Instructions for the task. Repeat only the stretch of lines below that runs from the line with "Chip width: ember 228 um; fjord 338 um" through the line with "ABC_AREA = default", unaltered.

───

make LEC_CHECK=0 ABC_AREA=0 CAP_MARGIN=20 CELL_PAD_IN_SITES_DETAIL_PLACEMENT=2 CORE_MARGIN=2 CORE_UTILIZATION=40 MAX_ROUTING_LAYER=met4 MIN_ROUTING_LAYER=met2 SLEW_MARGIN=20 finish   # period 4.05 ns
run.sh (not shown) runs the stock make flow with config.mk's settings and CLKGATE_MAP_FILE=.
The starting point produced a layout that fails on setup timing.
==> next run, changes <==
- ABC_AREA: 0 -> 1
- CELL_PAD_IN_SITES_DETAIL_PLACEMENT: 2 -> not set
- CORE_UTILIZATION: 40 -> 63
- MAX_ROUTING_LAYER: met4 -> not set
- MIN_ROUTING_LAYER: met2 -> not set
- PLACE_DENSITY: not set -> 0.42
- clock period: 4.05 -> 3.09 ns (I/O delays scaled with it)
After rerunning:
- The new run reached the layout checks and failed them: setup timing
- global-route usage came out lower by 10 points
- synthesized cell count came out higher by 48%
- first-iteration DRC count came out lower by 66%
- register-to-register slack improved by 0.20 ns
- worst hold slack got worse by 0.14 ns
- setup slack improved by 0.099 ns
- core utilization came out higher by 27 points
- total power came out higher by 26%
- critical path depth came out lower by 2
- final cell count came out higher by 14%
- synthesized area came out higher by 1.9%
==> 02-08 <==
// eth_rx
module eth_rx (
    input wire i_clk,
    input wire i_reset,
    input wire [31:0] i_xver_rx_data,
    output logic [31:0] m00_axis_tdata,
    output logic [3:0] m00_axis_tkeep,
    output logic m00_axis_tvalid,
    output logic m00_axis_tlast,
    output logic m00_axis_tuser
);
export LEC_CHECK = 0
export CAP_MARGIN = 0
export CELL_PAD_IN_SITES_DETAIL_PLACEMENT = 2
export CORE_MARGIN = 7
export CORE_UTILIZATION = 51
export GPL_ROUTABILITY_DRIVEN = 0
export GPL_TIMING_DRIVEN = 0
export MAX_ROUTING_LAYER = met4
export MIN_ROUTING_LAYER = met2
export SETUP_SLACK_MARGIN = 1.4
export SLEW_MARGIN = 20
export TNS_END_PERCENT = 70
create_clock -name core_clock -period 5.96 [get_ports {i_clk}]
run.sh (not shown) runs the stock make flow with config.mk's settings and CLKGATE_MAP_FILE=.
==> 08-18 (differences from 02-08) <==
==> flow/config.mk (replaced) <==
export PLATFORM = sky130hd
export DESIGN_NAME = eth_rx
export DESIGN_NICKNAME = eth_rx
export VERILOG_FILES = /design/flow/design.v
export SDC_FILE = /design/flow/constraint.sdc
export NUM_CORES = 4
export LEC_CHECK = 0
export CAP_MARGIN = 20
export CORE_MARGIN = 2
export CORE_UTILIZATION = 61
export SETUP_SLACK_MARGIN = 1.32
export SLEW_MARGIN = 20
==> flow/constraint.sdc (replaced) <==
create_clock -name core_clock -period 4.79 [get_ports {i_clk}]
set_input_delay 0.9580 -clock core_clock [delete_from_list [all_inputs] [get_ports {i_clk}]]
set_output_delay 0.9580 -clock core_clock [all_outputs]
set_load 0.01 [all_outputs]
==> 10-04 (differences from 02-08) <==
==> flow/config.mk (replaced) <==
export PLATFORM = sky130hd
export DESIGN_NAME = eth_rx
export DESIGN_NICKNAME = eth_rx
export VERILOG_FILES = /design/flow/design.v
export SDC_FILE = /design/flow/constraint.sdc
export NUM_CORES = 4
export LEC_CHECK = 0
export CAP_MARGIN = 20
export CORE_MARGIN = 2
export CORE_UTILIZATION = 70
export CTS_CLUSTER_DIAMETER = 339
export CTS_CLUSTER_SIZE = 20
export MAX_ROUTING_LAYER = met4
export PLACE_DENSITY = 0.64
export SLEW_MARGIN = 20
==> flow/constraint.sdc (replaced) <==
create_clock -name core_clock -period 4.69 [get_ports {i_clk}]
set_input_delay 0.9380 -clock core_clock [delete_from_list [all_inputs] [get_ports {i_clk}]]
set_output_delay 0.9380 -clock core_clock [all_outputs]
set_load 0.01 [all_outputs]
==> summary of the runs <==
02-08 failed in 3_5_place_dp with DPL-0033. 08-18 finished but failed the layout checks on negative setup slack. 10-04 finished but failed the layout checks on negative setup slack. Of 08-18 and 10-04, 10-04 has the higher utilization (gap 5.1 points). In synthesized cell count, 02-08 and 10-04 do not differ. In 08-18 the design area is larger than in 10-04, by 7.9%. Against 10-04, the clock skew of 08-18 is lower by 29 ps. Cell count: 10-04 is lower than 08-18 (about 4%). Against 10-04, the clock-buffer cell count of 08-18 is higher by 37. Between 10-04 and 08-18, the lower sequential power is in 08-18 (gap about 2%, measured against 08-18). Of 08-18 and 10-04, 08-18 has the higher wire length (gap about 1.3%, measured against 10-04). Between 08-18 and 10-04, the lower non-clock buffer count is in 10-04 (gap 102).

* * *

==> run R: inputs <==
Starting RTL as in the previous note.
make LEC_CHECK=0 CAP_MARGIN=20 CELL_PAD_IN_SITES_DETAIL_PLACEMENT=0 CORE_MARGIN=2 CORE_UTILIZATION=58 GPL_TIMING_DRIVEN=1 HOLD_SLACK_MARGIN=0.25 PLACE_DENSITY_LB_ADDON=0.06 SETUP_SLACK_MARGIN=1.54 SLEW_MARGIN=20 finish   # period 5.76 ns
==> run A: changes against run R <==
--- a/flow/config.mk
+++ b/flow/config.mk
@@ -7,2 +7,3 @@
 export LEC_CHECK = 0
+export ABC_AREA = 1
 export CAP_MARGIN = 20
@@ -10,7 +11,8 @@
 export CORE_MARGIN = 2
-export CORE_UTILIZATION = 58
+export CORE_UTILIZATION = 68
+export CTS_CLUSTER_DIAMETER = 354
 export GPL_TIMING_DRIVEN = 1
-export HOLD_SLACK_MARGIN = 0.25
+export HOLD_SLACK_MARGIN = 0.29
 export PLACE_DENSITY_LB_ADDON = 0.06
-export SETUP_SLACK_MARGIN = 1.54
 export SLEW_MARGIN = 20
+export TNS_END_PERCENT = 5
==> flow/constraint.sdc (replaced) <==
create_clock -name core_clock -period 8.38 [get_ports {i_clk}]
set_input_delay 1.6760 -clock core_clock [delete_from_list [all_inputs] [get_ports {i_clk}]]
set_output_delay 1.6760 -clock core_clock [all_outputs]
set_load 0.01 [all_outputs]
==> run G: changes against run R <==
==> flow/config.mk (replaced) <==
export PLATFORM = sky130hd
export DESIGN_NAME = eth_rx
export DESIGN_NICKNAME = eth_rx
export VERILOG_FILES = /design/flow/design.v
export SDC_FILE = /design/flow/constraint.sdc
export NUM_CORES = 4
export LEC_CHECK = 0
export CAP_MARGIN = 20
export CORE_MARGIN = 2
export CORE_UTILIZATION = 72
export CTS_CLUSTER_DIAMETER = 321
export CTS_CLUSTER_SIZE = 98
export SLEW_MARGIN = 20
==> flow/constraint.sdc (replaced) <==
create_clock -name core_clock -period 4.5 [get_ports {i_clk}]
set_input_delay 0.9000 -clock core_clock [delete_from_list [all_inputs] [get_ports {i_clk}]]
set_output_delay 0.9000 -clock core_clock [all_outputs]
set_load 0.01 [all_outputs]
==> run Z: changes against run R <==
--- a/flow/config.mk
+++ b/flow/config.mk
@@ -10,7 +10,9 @@
 export CORE_MARGIN = 2
-export CORE_UTILIZATION = 58
+export CORE_UTILIZATION = 72
+export CTS_CLUSTER_DIAMETER = 350
+export CTS_CLUSTER_SIZE = 20
 export GPL_TIMING_DRIVEN = 1
-export HOLD_SLACK_MARGIN = 0.25
-export PLACE_DENSITY_LB_ADDON = 0.06
-export SETUP_SLACK_MARGIN = 1.54
+export MAX_ROUTING_LAYER = met4
+export PLACE_DENSITY = 0.64
+export SETUP_SLACK_MARGIN = -0.44
 export SLEW_MARGIN = 20
==> flow/constraint.sdc (replaced) <==
create_clock -name core_clock -period 4.84 [get_ports {i_clk}]
set_input_delay 0.9680 -clock core_clock [delete_from_list [all_inputs] [get_ports {i_clk}]]
set_output_delay 0.9680 -clock core_clock [all_outputs]
set_load 0.01 [all_outputs]
==> run summary <==
Family with the most delay on the worst path -> simple AND/OR/NAND/NOR gates
Outcome -> no timing/DRC/antenna violations
FFs & Latches -> 431
Max-cap viol count -> 0
Sequential share of the synthesized area -> 0.234
Core area -> 63000 um^2
-- figures above: run R

==> run summary <==
Fail Step -> global routing (5_1_grt)
Core area -> 50300 um^2
Outcome -> stopped before the end
Err -> [ERROR GRT-0232] Routing congestion too high. Check the congestion heatmap in the GUI.
-- figures above: run G

==> run summary <==
Outcome -> no timing/DRC/antenna violations
Sequential share of the synthesized area -> 0.240
Top cells by count -> nand2_1 (1855), inv_1 (632), nand3_1 (604)
Family with the most delay on the worst path -> simple AND/OR/NAND/NOR gates
FFs & Latches -> 431
Depth of the most critical reg-to-reg path -> 30
Max-cap viol count -> 0
Core area -> 52400 um^2
-- figures above: run A

==> run summary <==
Outcome -> finished with violations
Layout Check Fails -> negative setup slack
# setup viols final -> 29
Final WS setup -> -1.12 ns
-- figures above: run Z


* * *

==> ember <==
Starting RTL as in the previous note.
==> flow/design.v (excerpt) <==
module eth_rx (
    input wire i_clk,
    input wire i_reset,
    input wire [31:0] i_xver_rx_data,
    output logic [31:0] m00_axis_tdata,
    output logic [3:0] m00_axis_tkeep,
    output logic m00_axis_tvalid,
    output logic m00_axis_tlast,
    output logic m00_axis_tuser
);
    wire [31:0] rx_gearbox_data_out, rx_descrambled_data;
    wire [1:0] rx_header;
    wire rx_data_valid, rx_header_valid;
    wire rx_gearbox_slip;
    wire [31:0] rx_decoded_data;
    wire [3:0] rx_decoded_ctl;
    rx_gearbox #(.REGISTER_OUTPUT(1))
    u_rx_gearbox (
        .i_clk(i_clk),
        .i_reset(i_reset),
        .i_data(i_xver_rx_data),
        .i_slip(rx_gearbox_slip),
        .o_data(rx_gearbox_data_out),
        .o_header(rx_header),
        .o_data_valid(rx_data_valid),
        .o_header_valid(rx_header_valid)
    );
    lock_state u_lock_state(
        .i_clk(i_clk),
        .i_reset(i_reset),
        .i_header(rx_header),
        .i_valid(rx_header_valid),
        .o_slip(rx_gearbox_slip)
    );
    scrambler #(
        .DESCRAMBLE(1)
  ...
make LEC_CHECK=0 ABC_AREA=1 CAP_MARGIN=10 CORE_MARGIN=2 CORE_UTILIZATION=72 CTS_CLUSTER_DIAMETER=138 CTS_CLUSTER_SIZE=53 HOLD_SLACK_MARGIN=0.07 PLACE_DENSITY=0.63 SETUP_SLACK_MARGIN=0.28 SLEW_MARGIN=20 finish   # period 3.56 ns
==> fjord (differences from ember) <==
ABC_AREA = unset   (was 1)
CAP_MARGIN = 20   (was 10)
CORE_UTILIZATION = 33   (was 72)
CTS_CLUSTER_DIAMETER = unset   (was 138)
CTS_CLUSTER_SIZE = unset   (was 53)
HOLD_SLACK_MARGIN = unset   (was 0.07)
PLACE_DENSITY = unset   (was 0.63)
SETUP_SLACK_MARGIN = unset   (was 0.28)
==> flow/constraint.sdc (replaced) <==
create_clock -name core_clock -period 8.65 [get_ports {i_clk}]
set_input_delay 1.7300 -clock core_clock [delete_from_list [all_inputs] [get_ports {i_clk}]]
set_output_delay 1.7300 -clock core_clock [all_outputs]
set_load 0.01 [all_outputs]
==> comparison table <==
Run status: ember aborted with a tool error; fjord no timing/DRC/antenna violations
Stage where the flow stopped: ember global routing (5_1_grt); fjord -
Ao+oa area frac: ember 21.2%; fjord 21.5%
FP Util: ember 73.2%; fjord 33.3%
Net count entering floorplan: ember 6,231; fjord 4,826
Count of instances resized after the clock tree is built: ember 327; fjord 0
Core area: ember 0.0492 mm2; fjord 0.111 mm2
Yosys synthesis chip area: ember 0.0360 mm2; fjord 0.0368 mm2
Number of rows in the core area: ember 81; fjord 122
Setup Fix Bufs, Post-CTS: ember 54; fjord 0
Minimum setup slack after placement: ember -671 ps; fjord 1520 ps
Final HPWL DP: ember 121,000 um; fjord 109,000 um
Final estimated routing congestion in global placement: ember 1.30; fjord 0.990
Area share, top type: ember 24.0%; fjord 23.4%
Floorplan die height: ember 228 um; fjord 338 um
Proportion of synthesized area in mux cells: ember 0.974%; fjord 12.0%
Clock buffer count from CTS: ember 13; fjord 51
Number of library cell types mapped by synthesis: ember 69; fjord 103
Number of placed instances, taps included: ember 7,239; fjord 6,055
Count of instantiated cells in the yosys netlist: ember 6,159; fjord 4,754
Chip width: ember 228 um; fjord 338 um
Netlist Area Pre-Place: ember 0.0360 mm2; fjord 0.0368 mm2
Syn_area_per_cell: ember 5.84 um2; fjord 7.74 um2
Total die size: ember 0.0518 mm2; fjord 0.114 mm2
CTS H-Tree Depth: ember 1; fjord 2
Synth Area in XOR/XNOR: ember 3.87%; fjord 14.7%
Sequential-to-total area share from yosys stat: ember 24.0%; fjord 23.4%

* * *

==> yarrow: inputs <==
eth_rx again, from the RTL that the note above started with.
clock: 3.56 ns
lec_check: 0
abc_area: 1
cap_margin: 10
core_margin: 2
core_utilization: 72
cts_cluster_diameter: 138
cts_cluster_size: 53
place_density: 0.63
slew_margin: 20
==> violet (differences from yarrow) <==
CAP_MARGIN = 0   (was 10)
CELL_PAD_IN_SITES_DETAIL_PLACEMENT = 0   (was default)
CORE_UTILIZATION = 65   (was 72)
CTS_CLUSTER_DIAMETER = 354   (was 138)
CTS_CLUSTER_SIZE = default   (was 53)
GPL_TIMING_DRIVEN = 1   (was default)
HOLD_SLACK_MARGIN = 0.29   (was default)
PLACE_DENSITY = default   (was 0.63)
PLACE_DENSITY_LB_ADDON = 0.06   (was default)
==> flow/constraint.sdc (replaced) <==
create_clock -name core_clock -period 8.38 [get_ports {i_clk}]
set_input_delay 1.6760 -clock core_clock [delete_from_list [all_inputs] [get_ports {i_clk}]]
set_output_delay 1.6760 -clock core_clock [all_outputs]
set_load 0.01 [all_outputs]
==> harbor (differences from yarrow) <==
ABC_AREA = default   (was 1)
CAP_MARGIN = 20   (was 10)
CORE_UTILIZATION = 68   (was 72)
CTS_CLUSTER_DIAMETER = default   (was 138)
CTS_CLUSTER_SIZE = 20   (was 53)
PLACE_DENSITY = default   (was 0.63)
SETUP_SLACK_MARGIN = -0.31   (was default)
==> flow/constraint.sdc (replaced) <==
create_clock -name core_clock -period 5.05 [get_ports {i_clk}]
set_input_delay 1.0100 -clock core_clock [delete_from_list [all_inputs] [get_ports {i_clk}]]
set_output_delay 1.0100 -clock core_clock [all_outputs]
set_load 0.01 [all_outputs]
==> onyx (differences from yarrow) <==
CAP_MARGIN = 20   (was 10)
CELL_PAD_IN_SITES_DETAIL_PLACEMENT = 0   (was default)
CORE_UTILIZATION = 58   (was 72)
CTS_CLUSTER_DIAMETER = default   (was 138)
CTS_CLUSTER_SIZE = 100   (was 53)
GPL_TIMING_DRIVEN = 1   (was default)
HOLD_SLACK_MARGIN = 0.25   (was default)
PLACE_DENSITY = default   (was 0.63)
PLACE_DENSITY_LB_ADDON = 0.06   (was default)
SETUP_SLACK_MARGIN = 1.54   (was default)
==> flow/constraint.sdc (replaced) <==
create_clock -name core_clock -period 5.2 [get_ports {i_clk}]
set_input_delay 1.0400 -clock core_clock [delete_from_list [all_inputs] [get_ports {i_clk}]]
set_output_delay 1.0400 -clock core_clock [all_outputs]
set_load 0.01 [all_outputs]
==> metrics.txt <==
# HELP chip_impl_metric Metrics from one implementation run
# TYPE chip_impl_metric gauge
chip_impl_info{name="result_of_the_run",value="finished clean"} 1
chip_impl_metric{name="die_height",unit="um"} 239.3
chip_impl_metric{name="synthesis.area",unit="um^2"} 35980
chip_impl_metric{name="post-cts-setup-buffer-count",unit=""} 0
chip_impl_metric{name="floorplan.die_area",unit="um^2"} 57250
chip_impl_metric{name="synth_chip_area",unit="um^2"} 35980
chip_impl_info{name="yosys-top-cells-area",value="sky130_fd_sc_hd__dfxtp_1, sky130_fd_sc_hd__nand2_1, sky130_fd_sc_hd__nand3_1, sky130_fd_sc_hd__o21ai_0, sky130_fd_sc_hd__inv_1"} 1
chip_impl_metric{name="cts_max_level",unit=""} 2
chip_impl_metric{name="dpl-instance-area",unit="um^2"} 36940
chip_impl_metric{name="place_inst",unit=""} 6733
chip_impl_info{name="synth_dominant_cell_count",value="sky130_fd_sc_hd__nand2_1"} 1
Source of the figures above: violet

==> metrics.txt <==
# HELP chip_impl_metric Implementation results
# TYPE chip_impl_metric gauge
chip_impl_info{name="result_of_the_run",value="stopped before the end"} 1
chip_impl_info{name="yosys-top-cells-area",value="sky130_fd_sc_hd__dfxtp_1, sky130_fd_sc_hd__nand2_1, sky130_fd_sc_hd__nand3_1, sky130_fd_sc_hd__o21ai_0, sky130_fd_sc_hd__inv_1"} 1
chip_impl_metric{name="synthesis.area",unit="um^2"} 35980
chip_impl_metric{name="floorplan.die_area",unit="um^2"} 51770
chip_impl_info{name="toolErrorMsg",value="[ERROR GRT-0116] Global routing finished with congestion. Check the congestion regions in the DRC Viewer."} 1
chip_impl_info{name="outcome.stop_stage",value="5_1_grt"} 1
chip_impl_metric{name="post-cts-setup-buffer-count",unit=""} 45
Source of the figures above: yarrow

==> metrics.txt <==
# HELP chip_impl_metric Metrics from one implementation run
# TYPE chip_impl_metric gauge
chip_impl_metric{name="dpl-instance-area",unit="um^2"} 37670
chip_impl_metric{name="post-cts-setup-buffer-count",unit=""} 105
chip_impl_metric{name="place_inst",unit=""} 6895
chip_impl_metric{name="synth_chip_area",unit="um^2"} 35980
chip_impl_info{name="result_of_the_run",value="finished clean"} 1
chip_impl_metric{name="floorplan.die_area",unit="um^2"} 64040
chip_impl_metric{name="cts_max_level",unit=""} 2
Source of the figures above: onyx

==> metrics.txt <==
# HELP chip_impl_metric Metrics from one implementation run
# TYPE chip_impl_metric gauge
chip_impl_info{name="yosys-top-cells-area",value="sky130_fd_sc_hd__dfxtp_1, sky130_fd_sc_hd__mux2i_1, sky130_fd_sc_hd__xnor2_1, sky130_fd_sc_hd__nor2_1, sky130_fd_sc_hd__nand2_1"} 1
chip_impl_info{name="result_of_the_run",value="complete, but fails checks"} 1
chip_impl_metric{name="synthesis.area",unit="um^2"} 36820
chip_impl_info{name="so_faults",value="negative setup slack"} 1
chip_impl_metric{name="post-cts-setup-buffer-count",unit=""} 4
chip_impl_metric{name="timing.final.setup_violations",unit=""} 4
chip_impl_metric{name="cts_max_level",unit=""} 2
chip_impl_info{name="synth_dominant_cell_count",value="sky130_fd_sc_hd__nor2_1"} 1
chip_impl_metric{name="floorplan.die_area",unit="um^2"} 56020
chip_impl_metric{name="die_height",unit="um"} 236.7
chip_impl_metric{name="fin_ws",unit="ns"} -0.4580
Source of the figures above: harbor

No activity file was given, so power comes from the tool's default toggle rates.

───

Completed exercise.
Chip width: ember 228 um; fjord 338 um
Netlist Area Pre-Place: ember 0.0360 mm2; fjord 0.0368 mm2
Syn_area_per_cell: ember 5.84 um2; fjord 7.74 um2
Total die size: ember 0.0518 mm2; fjord 0.114 mm2
CTS H-Tree Depth: ember 1; fjord 2
Synth Area in XOR/XNOR: ember 3.87%; fjord 14.7%
Sequential-to-total area share from yosys stat: ember 24.0%; fjord 23.4%

* * *

==> yarrow: inputs <==
eth_rx again, from the RTL that the note above started with.
clock: 3.56 ns
lec_check: 0
abc_area: 1
cap_margin: 10
core_margin: 2
core_utilization: 72
cts_cluster_diameter: 138
cts_cluster_size: 53
place_density: 0.63
slew_margin: 20
==> violet (differences from yarrow) <==
CAP_MARGIN = 0   (was 10)
CELL_PAD_IN_SITES_DETAIL_PLACEMENT = 0   (was default)
CORE_UTILIZATION = 65   (was 72)
CTS_CLUSTER_DIAMETER = 354   (was 138)
CTS_CLUSTER_SIZE = default   (was 53)
GPL_TIMING_DRIVEN = 1   (was default)
HOLD_SLACK_MARGIN = 0.29   (was default)
PLACE_DENSITY = default   (was 0.63)
PLACE_DENSITY_LB_ADDON = 0.06   (was default)
==> flow/constraint.sdc (replaced) <==
create_clock -name core_clock -period 8.38 [get_ports {i_clk}]
set_input_delay 1.6760 -clock core_clock [delete_from_list [all_inputs] [get_ports {i_clk}]]
set_output_delay 1.6760 -clock core_clock [all_outputs]
set_load 0.01 [all_outputs]
==> harbor (differences from yarrow) <==
ABC_AREA = default   (was 1)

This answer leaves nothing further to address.